ARCHIVED: On FutureGrid, how do I submit a job to the Cray XT5m (Xray)?

This content has been archived, and is no longer maintained by Indiana University. Information here may no longer be accurate, and links may no longer be available or reliable.

The XT5m is a 2D mesh of nodes. Each node has two sockets, and each socket has four cores.

The batch scheduler interfaces with the Cray resource scheduler, APLS. When you submit a job, the batch scheduler talks to ALPS to determine what resources are available, and then ALPS makes the reservation.

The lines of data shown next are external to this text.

`src/inc/pce_pkg.sv`:
```
// constants and types shared by the programmable checksum engine
package pce_pkg;
	// ====================================================================
	// register map (byte addresses)
	localparam logic [11:0] ADDR_DATA   = 12'h000;
	localparam logic [11:0] ADDR_POLY   = 12'h004;
	localparam logic [11:0] ADDR_CTRL   = 12'h008;
	localparam int          ADDR_BITS   = 12;

	// ====================================================================
	// reset values
	localparam logic [31:0] DATA_RESET  = 32'hffff_ffff;
	localparam logic [31:0] POLY_RESET  = 32'h0000_1021;
	localparam logic [31:0] CTRL_RESET  = 32'h0000_0000;

	// ====================================================================
	// control field positions
	localparam int          WTT_HI      = 31;
	localparam int          WTT_LO      = 30;
	localparam int          RTT_HI      = 29;
	localparam int          RTT_LO      = 28;
	localparam int          COMP_BIT    = 26;
	localparam int          SEED_BIT    = 25;
	localparam int          WIDTH_BIT   = 24;
	// writable control bits; bit 27 and bits 23..0 stay zero
	localparam logic [31:0] CTRL_WMASK  = 32'hf700_0000;

	// ====================================================================
	// transpose types
	localparam logic [1:0]  TT_NONE     = 2'h0;
	localparam logic [1:0]  TT_BITS     = 2'h1;
	localparam logic [1:0]  TT_BOTH     = 2'h2;
	localparam logic [1:0]  TT_BYTES    = 2'h3;

	// ====================================================================
	// bus encodings
	localparam logic [2:0]  SIZE_BYTE   = 3'h0;
	localparam logic [2:0]  SIZE_HALF   = 3'h1;
	localparam logic [1:0]  TRANS_NSEQ  = 2'h2;
	localparam logic [1:0]  TRANS_SEQ   = 2'h3;

	// ====================================================================
	// widths and engine timing
	localparam int          POLY_HALF   = 16;
	localparam int          BYTE_CLOCKS = 2;

	typedef enum logic [1:0] {
		ST_IDLE,
		ST_FETCH,
		ST_UPDATE
	} pce_state_type;
endpackage : pce_pkg

```
`src/rtl/pce_top.sv`:
```
// programmable checksum engine with ahb-lite register slave
//
// Behaviour
// [RL1] write transpose field bits 31:30 reorders writes
// [RL2] read transpose field bits 29:28 reorders reads
// [RL3] bit 27, bits 23:0 reserved, read zero
// [RL4] complement bit 26 inverts data reads
// [RL5] seed select bit 25: writes load seed
// [RL6] width bit 24: 0 sixteen, 1 thirty-two
// [RL7] seed write starts new running checksum
// [RL8] reseeding allowed any time, nothing else needed
// [RL9] software configures options before seeding
// [RL10] 8, 16, 32-bit contiguous data writes accepted
// [RL11] narrow mode uses low polynomial half only
// [RL12] narrow mode seeds from low halfword only
// [RL13] each data write advances stored checksum
// [RL14] wide mode full polynomial, seed, result
// [RL15] software reads final checksum from data
// [RL16] bytewise processing, two clocks per byte
// [RL17] transpose and complement only on access path
// [RL18] data read returns current intermediate checksum
// [RL19] short writes transposed zero-padded, valid bytes only
// [RL20] upper polynomial writes ignored in narrow mode
// [RL21] bus stalls until previous write processed
//
// Our own choice: register access over AHB-Lite.
`timescale 1ns/1ps
`default_nettype none
module pce_top
	import pce_pkg::*;
(
	input  wire logic        core_clk_i,
	input  wire logic        reset_n_i,
	input  wire logic        hsel_i,
	input  wire logic [31:0] haddr_i,
	input  wire logic [1:0]  htrans_i,
	input  wire logic        hwrite_i,
	input  wire logic [2:0]  hsize_i,
	input  wire logic [31:0] hwdata_i,
	input  wire logic        hready_i,
	output logic             hreadyout_o,
	output logic             hresp_o,
	output logic      [31:0] hrdata_o
);
	// ====================================================================
	// helper functions
	// reorder a word by transpose type
	function automatic logic [31:0] transpose(input logic [31:0] w, input logic [1:0] t);
		logic [31:0] r;
		r = w;
		for (int i = 0; i < 32; i++)
		begin
			unique case (t)
				TT_NONE:  r[i] = w[i];
				TT_BITS:  r[i] = w[(i & ~7) + 7 - (i & 7)];
				TT_BOTH:  r[i] = w[31 - i];
				TT_BYTES: r[i] = w[(24 - (i & ~7)) + (i & 7)];
			endcase
		end
		return r;
	endfunction

	// byte lanes touched by an access
	function automatic logic [3:0] lanes(input logic [2:0] sz, input logic [1:0] a);
		logic [3:0] m;
		m = 4'hf;
		if (sz == SIZE_BYTE)
			m = 4'h1 << a;
		else if (sz == SIZE_HALF)
			m = a[1] ? 4'hc : 4'h3;
		return m;
	endfunction

	// expand lane mask to a bit mask
	function automatic logic [31:0] bitmask(input logic [3:0] m);
		return {{8{m[3]}}, {8{m[2]}}, {8{m[1]}}, {8{m[0]}}};
	endfunction

	// ====================================================================
	// registers
	logic [31:0]   data_reg;
	logic [31:0]   poly_reg;
	logic [31:0]   ctrl_reg;
	logic          dp_wr_reg;
	logic [11:0]   dp_addr_reg;
	logic [3:0]    dp_lanes_reg;
	logic          hreadyout_reg;
	logic          hresp_reg;
	logic [31:0]   hrdata_reg;
	pce_state_type state_reg;
	logic [31:0]   word_reg;
	logic [3:0]    pend_reg;
	logic [7:0]    op_byte_reg;

	// ====================================================================
	// control fields
	wire [1:0] write_transpose_type  = ctrl_reg[WTT_HI:WTT_LO];
	wire [1:0] read_transpose_type   = ctrl_reg[RTT_HI:RTT_LO];
	wire       complement_on_read    = ctrl_reg[COMP_BIT];
	wire       seed_write_select     = ctrl_reg[SEED_BIT];
	wire       checksum_width_select = ctrl_reg[WIDTH_BIT];

	// ====================================================================
	// address phase decode
	wire        addr_take  = hsel_i & hready_i & htrans_i[1];
	// word-aligned offset; the low two bits only pick byte lanes
	wire [11:0] addr_low   = {haddr_i[ADDR_BITS-1:2], 2'h0}; // RL10
	wire        addr_data  = (addr_low == ADDR_DATA);
	wire        addr_poly  = (addr_low == ADDR_POLY);
	wire        addr_ctrl  = (addr_low == ADDR_CTRL);
	// a data write that feeds the engine holds the bus until done
	wire        take_calc  = addr_take & hwrite_i & addr_data & ~seed_write_select; // RL21

	// ====================================================================
	// data phase write decode
	wire        dp_done    = dp_wr_reg & hreadyout_reg;
	wire [31:0] wr_bmask   = bitmask(dp_lanes_reg);
	wire        wr_data    = dp_wr_reg & (dp_addr_reg == ADDR_DATA);
	wire        wr_poly    = dp_done & (dp_addr_reg == ADDR_POLY);
	wire        wr_ctrl    = dp_done & (dp_addr_reg == ADDR_CTRL);
	// zero-padded short write, then reordered as a whole word
	wire [31:0] wr_padded  = hwdata_i & wr_bmask; // RL19
	wire [31:0] wr_word    = transpose(wr_padded, write_transpose_type); // RL1 RL17
	// valid lanes follow the bytes when the type reverses byte order
	wire [3:0]  wr_lanes   = write_transpose_type[1] ?
		{dp_lanes_reg[0], dp_lanes_reg[1], dp_lanes_reg[2], dp_lanes_reg[3]} :
		dp_lanes_reg; // RL19
	// seed lanes: only the low halfword in narrow mode
	wire [3:0]  seed_lanes = checksum_width_select ? wr_lanes : (wr_lanes & 4'h3); // RL12 RL14
	wire [31:0] seed_bmask = bitmask(seed_lanes);
	wire        seed_load  = dp_done & (dp_addr_reg == ADDR_DATA) & seed_write_select; // RL5
	wire        calc_start = wr_data & ~hreadyout_reg & (state_reg == ST_IDLE);
	// upper polynomial half only writable in wide mode
	wire [31:0] poly_wmask = checksum_width_select ? wr_bmask :
		(wr_bmask & 32'h0000_ffff); // RL20

	// ====================================================================
	// engine byte selection, most significant valid lane first
	wire [1:0]  next_lane  = pend_reg[3] ? 2'h3 : pend_reg[2] ? 2'h2 :
		pend_reg[1] ? 2'h1 : 2'h0;
	wire [7:0]  next_byte  = word_reg[{next_lane, 3'h0} +: 8];
	wire [3:0]  pend_left  = pend_reg & ~(4'h1 << next_lane);
	wire [31:0] crc_step;

	// one byte of update; low half only in narrow mode
	pce_byte_step #(
		.WIDTH (32)
	) u_step (
		.crc_i  (data_reg),
		.byte_i (op_byte_reg),
		.poly_i (poly_reg),
		.wide_i (checksum_width_select),
		.crc_o  (crc_step)
	); // RL11 RL14

	// ====================================================================
	// read data selection
	wire [31:0] rd_trans   = transpose(data_reg, read_transpose_type); // RL2 RL17
	wire [31:0] rd_dval    = complement_on_read ? ~rd_trans : rd_trans; // RL4 RL18
	wire [31:0] rd_ctrl    = ctrl_reg & CTRL_WMASK; // RL3
	wire [31:0] rd_value   = addr_data ? rd_dval :
		addr_poly ? poly_reg :
		addr_ctrl ? rd_ctrl : 32'h0000_0000;

	// ====================================================================
	// bus address phase capture
	always_ff @(posedge core_clk_i or negedge reset_n_i)
	begin
		if (!reset_n_i)
		begin
			dp_wr_reg    <= 1'b0;
			dp_addr_reg  <= 12'h000;
			dp_lanes_reg <= 4'h0;
		end
		else if (hreadyout_reg)
		begin
			dp_wr_reg    <= addr_take & hwrite_i;
			dp_addr_reg  <= addr_low;
			dp_lanes_reg <= lanes(hsize_i, haddr_i[1:0]); // RL10
		end
	end

	// ====================================================================
	// bus answer: ready, response and read data
	always_ff @(posedge core_clk_i or negedge reset_n_i)
	begin
		if (!reset_n_i)
		begin
			hreadyout_reg <= 1'b1;
			hresp_reg     <= 1'b0;
			hrdata_reg    <= 32'h0000_0000;
		end
		else
		begin
			hresp_reg <= 1'b0;
			if (hreadyout_reg & take_calc)
				hreadyout_reg <= 1'b0; // RL21
			else if (state_reg == ST_UPDATE && pend_reg == 4'h0)
				hreadyout_reg <= 1'b1; // RL21
			if (hreadyout_reg & addr_take & ~hwrite_i)
				hrdata_reg <= rd_value; // RL18
		end
	end

	// ====================================================================
	// control and polynomial registers
	always_ff @(posedge core_clk_i or negedge reset_n_i)
	begin
		if (!reset_n_i)
		begin
			ctrl_reg <= CTRL_RESET;
			poly_reg <= POLY_RESET;
		end
		else
		begin
			if (wr_ctrl)
				ctrl_reg <= (ctrl_reg & ~(wr_bmask & CTRL_WMASK)) |
					(hwdata_i & wr_bmask & CTRL_WMASK); // RL3 RL6
			if (wr_poly)
				poly_reg <= (poly_reg & ~poly_wmask) | (hwdata_i & poly_wmask); // RL20
		end
	end

	// ====================================================================
	// engine state: fetch a byte, then update, two clocks per byte
	always_ff @(posedge core_clk_i or negedge reset_n_i)
	begin
		if (!reset_n_i)
		begin
			state_reg   <= ST_IDLE;
			word_reg    <= 32'h0000_0000;
			pend_reg    <= 4'h0;
			op_byte_reg <= 8'h00;
		end
		else
		begin
			unique case (state_reg)
				ST_IDLE:
				begin
					if (calc_start)
					begin
						word_reg  <= wr_word;
						pend_reg  <= wr_lanes;
						state_reg <= ST_FETCH;
					end
				end
				ST_FETCH:
				begin
					op_byte_reg <= next_byte; // RL16
					pend_reg    <= pend_left;
					state_reg   <= ST_UPDATE;
				end
				ST_UPDATE:
				begin
					state_reg <= (pend_reg == 4'h0) ? ST_IDLE : ST_FETCH; // RL16
				end
			endcase
		end
	end

	// ====================================================================
	// checksum state: seed load or per-byte update
	always_ff @(posedge core_clk_i or negedge reset_n_i)
	begin
		if (!reset_n_i)
			data_reg <= DATA_RESET;
		else if (seed_load)
			data_reg <= (data_reg & ~seed_bmask) | (wr_word & seed_bmask); // RL7 RL8 RL12
		else if (state_reg == ST_UPDATE)
			data_reg <= crc_step; // RL13
	end

	// ====================================================================
	// outputs straight from flip-flops
	assign hreadyout_o = hreadyout_reg;
	assign hresp_o     = hresp_reg;
	assign hrdata_o    = hrdata_reg;
endmodule // pce_top
`default_nettype wire

```
`src/rtl/pce_byte_step.sv`:
```
// one byte of checksum update, msb first, 16- or 32-bit wide
`timescale 1ns/1ps
`default_nettype none
module pce_byte_step
	import pce_pkg::*;
#(
	parameter int WIDTH = 32
)
(
	input  wire logic [WIDTH-1:0] crc_i,
	input  wire logic [7:0]       byte_i,
	input  wire logic [WIDTH-1:0] poly_i,
	input  wire logic             wide_i,
	output logic      [WIDTH-1:0] crc_o
);
	// ====================================================================
	// eight shift steps; narrow mode works on the low half only
	always_comb
	begin
		logic [WIDTH-1:0] c;
		logic             msb;
		c = crc_i;
		msb = 1'b0;
		if (wide_i)
			c[WIDTH-1 -: 8] = c[WIDTH-1 -: 8] ^ byte_i;
		else
			c[POLY_HALF-1 -: 8] = c[POLY_HALF-1 -: 8] ^ byte_i;
		for (int i = 0; i < 8; i++)
		begin
			msb = wide_i ? c[WIDTH-1] : c[POLY_HALF-1];
			c = c << 1;
			if (msb)
				c = c ^ (wide_i ? poly_i : {{(WIDTH-POLY_HALF){1'b0}}, poly_i[POLY_HALF-1:0]});
		end
		if (!wide_i)
			c[WIDTH-1:POLY_HALF] = crc_i[WIDTH-1:POLY_HALF]; // upper half untouched
		crc_o = c;
	end
endmodule // pce_byte_step
`default_nettype wire

```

Currently, ALPS is a "gang scheduler", and only allows one job per node. If a user submits a job in the format aprun -n 1 a.out, ALPS will put that job on one core of one node, and leave the other seven cores empty. When the next job comes in, either from the same user or a different one, it will schedule that job to the next node.

If the user submits a job with aprun -n 10 a.out, the scheduler will put the first eight tasks on the first node, and the next two tasks on the second node, again leaving six empty cores on the second node. The user can modify the placement with -N, -S, and -cc.

A user might also run a single job with multiple treads, as with OpenMP. If a user runs this job aprun -n 1 -d 8 a.out, the job will be scheduled to one node, and have eight threads running, one on each core.

You can run multiple, different binaries at the same time on the same node, but only from one submission. Submitting a script like this will not work:

  OMP_NUM_THREADS=1 aprun -n 1 -d 1 -cc 0 ./my-binary
  OMP_NUM_THREADS=1 aprun -n 1 -d 1 -cc 1 ./my-binary
  OMP_NUM_THREADS=1 aprun -n 1 -d 1 -cc 2 ./my-binary
  OMP_NUM_THREADS=1 aprun -n 1 -d 1 -cc 3 ./my-binary
  OMP_NUM_THREADS=1 aprun -n 1 -d 1 -cc 4 ./my-binary
  OMP_NUM_THREADS=1 aprun -n 1 -d 1 -cc 5 ./my-binary
  OMP_NUM_THREADS=1 aprun -n 1 -d 1 -cc 6 ./my-binary
  OMP_NUM_THREADS=1 aprun -n 1 -d 1 -cc 7 ./my-binary

This will run a job on each core, but not at the same time. To run all jobs at the same time, you need to first bury all the binaries under one aprun command:

  $ more run.sh
  ./my-binary1
  ./my-binary2
  ./my-binary3
  ./my-binary4
  ./my-binary5
  ./my-binary6
  ./my-binary7
  ./my-binary8

  $ aprun -n 1 run.sh

Alternatively, use the command aprun -n 1 -d 8 run.sh.

To run multiple serial jobs, you must build a batch script to divide the number of jobs into groups of eight, and then submit each group to a different node with an aprun command.

This is document azse in the Knowledge Base.
Last modified on 2018-01-18 16:18:00.